/---

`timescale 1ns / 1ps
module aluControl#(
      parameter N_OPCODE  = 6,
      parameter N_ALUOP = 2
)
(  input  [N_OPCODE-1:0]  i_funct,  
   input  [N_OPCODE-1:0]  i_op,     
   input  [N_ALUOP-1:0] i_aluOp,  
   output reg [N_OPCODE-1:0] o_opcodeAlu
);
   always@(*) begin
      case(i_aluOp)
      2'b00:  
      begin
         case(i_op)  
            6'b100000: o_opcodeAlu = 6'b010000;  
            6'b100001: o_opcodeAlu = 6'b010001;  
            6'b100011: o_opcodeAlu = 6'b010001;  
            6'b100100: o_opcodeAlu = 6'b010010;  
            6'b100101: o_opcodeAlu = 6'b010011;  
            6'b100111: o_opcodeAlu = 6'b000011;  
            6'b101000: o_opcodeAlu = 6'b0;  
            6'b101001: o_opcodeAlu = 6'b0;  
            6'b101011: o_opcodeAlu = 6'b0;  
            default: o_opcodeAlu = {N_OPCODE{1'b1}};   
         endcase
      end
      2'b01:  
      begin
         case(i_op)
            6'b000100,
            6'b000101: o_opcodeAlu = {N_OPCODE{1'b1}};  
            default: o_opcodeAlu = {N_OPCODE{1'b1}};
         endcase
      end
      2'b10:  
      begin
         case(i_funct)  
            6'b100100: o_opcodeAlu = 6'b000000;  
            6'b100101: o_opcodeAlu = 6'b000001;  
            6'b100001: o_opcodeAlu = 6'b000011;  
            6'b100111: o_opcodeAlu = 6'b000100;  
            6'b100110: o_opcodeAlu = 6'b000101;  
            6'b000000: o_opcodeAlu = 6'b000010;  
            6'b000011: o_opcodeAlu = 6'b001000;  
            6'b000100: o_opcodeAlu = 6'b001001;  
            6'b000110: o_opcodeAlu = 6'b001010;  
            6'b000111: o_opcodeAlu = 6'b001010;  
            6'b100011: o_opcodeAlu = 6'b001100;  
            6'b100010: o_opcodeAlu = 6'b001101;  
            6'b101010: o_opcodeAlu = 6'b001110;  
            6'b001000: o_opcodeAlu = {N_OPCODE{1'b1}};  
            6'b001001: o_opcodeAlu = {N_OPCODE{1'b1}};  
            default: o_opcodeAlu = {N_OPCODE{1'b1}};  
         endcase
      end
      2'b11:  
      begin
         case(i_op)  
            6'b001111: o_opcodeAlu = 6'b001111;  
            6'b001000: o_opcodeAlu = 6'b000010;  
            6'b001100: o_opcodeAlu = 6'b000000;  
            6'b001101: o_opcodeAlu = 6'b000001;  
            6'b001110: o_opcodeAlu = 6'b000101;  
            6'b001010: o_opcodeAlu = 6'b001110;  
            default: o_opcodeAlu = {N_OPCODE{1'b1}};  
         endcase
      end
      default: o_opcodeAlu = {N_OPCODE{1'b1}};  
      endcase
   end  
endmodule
## neuron_intra_Nbits
module neuron_intra_Nbits #(
    parameter N = 16,
    parameter N_INPUTS = 16,
    parameter LOG_N_INPUTS = 4  
) (
    input  wire                         clk,
    input  wire                         rst,
    input  wire                         en,
    input  wire signed [N*N_INPUTS-1:0] W,     
    input  wire signed [N*N_INPUTS-1:0] X_N,   
    output reg signed [         N-1:0] Out
);
  wire signed [2*N*N_INPUTS-1:0] prod;
  wire signed [         N-1:0] act_out;
  genvar i;
  generate
    for (i = 0; i < N_INPUTS; i = i + 1) begin : mults
      wire signed [N-1:0] Wi;
      wire signed [N-1:0] Xi;
      assign Wi = W[i*N+:N];
      assign Xi = X_N[i*N+:N];
      assign prod[i*2*N+:2*N] = Wi * Xi;
    end
  endgenerate
  genvar j, k;
  generate
    for (j = 0; j < LOG_N_INPUTS; j = j + 1) begin : ADDER_TREE
      wire signed [2*N*(N_INPUTS >> (j+1))-1:0] sum_stage;
      if(j == 0) begin
        for (k = 0; k < (N_INPUTS >> (j+1)); k = k + 1) begin : STAGE0
          assign sum_stage[2*k*N+:2*N] = prod[2*k*2*N+:2*N] + prod[(2*k+1)*2*N+:2*N];
        end
      end else begin
        for (k = 0; k < (N_INPUTS >> (j+1)); k = k + 1) begin : STAGEJ
          assign sum_stage[2*k*N+:2*N] = ADDER_TREE[j-1].sum_stage[2*k*2*N+:2*N] + ADDER_TREE[j-1].sum_stage[(2*k+1)*2*N+:2*N];
        end
      end
    end
    wire signed [2*N-1:0] sum_all;
    assign sum_all = ADDER_TREE[LOG_N_INPUTS-1].sum_stage;
  endgenerate
  reg signed [2*N-1:0] acc;
  always @(posedge clk or posedge rst) begin
    if (rst) begin
		acc <= 0;
		Out <= 0;
	 end
    else if (en) begin
		acc <= sum_all;
		Out <= act_out;
	 end
  end
  ...
Settings: LEC_CHECK=0, CAP_MARGIN=15, CORE_MARGIN=2, CORE_UTILIZATION=72, CTS_CLUSTER_DIAMETER=234, HOLD_SLACK_MARGIN=0.3, MAX_ROUTING_LAYER=met4, SETUP_SLACK_MARGIN=-0.74, SLEW_MARGIN=20; clock period 9.08 ns.
run.sh (not shown) runs the stock make flow with config.mk's settings and CLKGATE_MAP_FILE=.
The baseline completed and failed the layout checks on negative setup slack.
==> next run, changes <==
CAP_MARGIN = 20   (was 15)
CORE_UTILIZATION = 67   (was 72)
CTS_CLUSTER_DIAMETER = unset   (was 234)
HOLD_SLACK_MARGIN = unset   (was 0.3)
SETUP_SLACK_MARGIN = 1.17   (was -0.74)
clock period = 11.0 ns   (was 9.08 ns; I/O delays follow)
The new run finished but fails on negative setup slack.
Cell count grows by 4.2%.
Wire length goes up by 0.48%.
Setup slack improved by 1.6 ns.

\---

Using the records above, copy each line that contains "default".

◆ Output:
            default: o_opcodeAlu = {N_OPCODE{1'b1}};   
            default: o_opcodeAlu = {N_OPCODE{1'b1}};
            default: o_opcodeAlu = {N_OPCODE{1'b1}};  
            default: o_opcodeAlu = {N_OPCODE{1'b1}};  
      default: o_opcodeAlu = {N_OPCODE{1'b1}};  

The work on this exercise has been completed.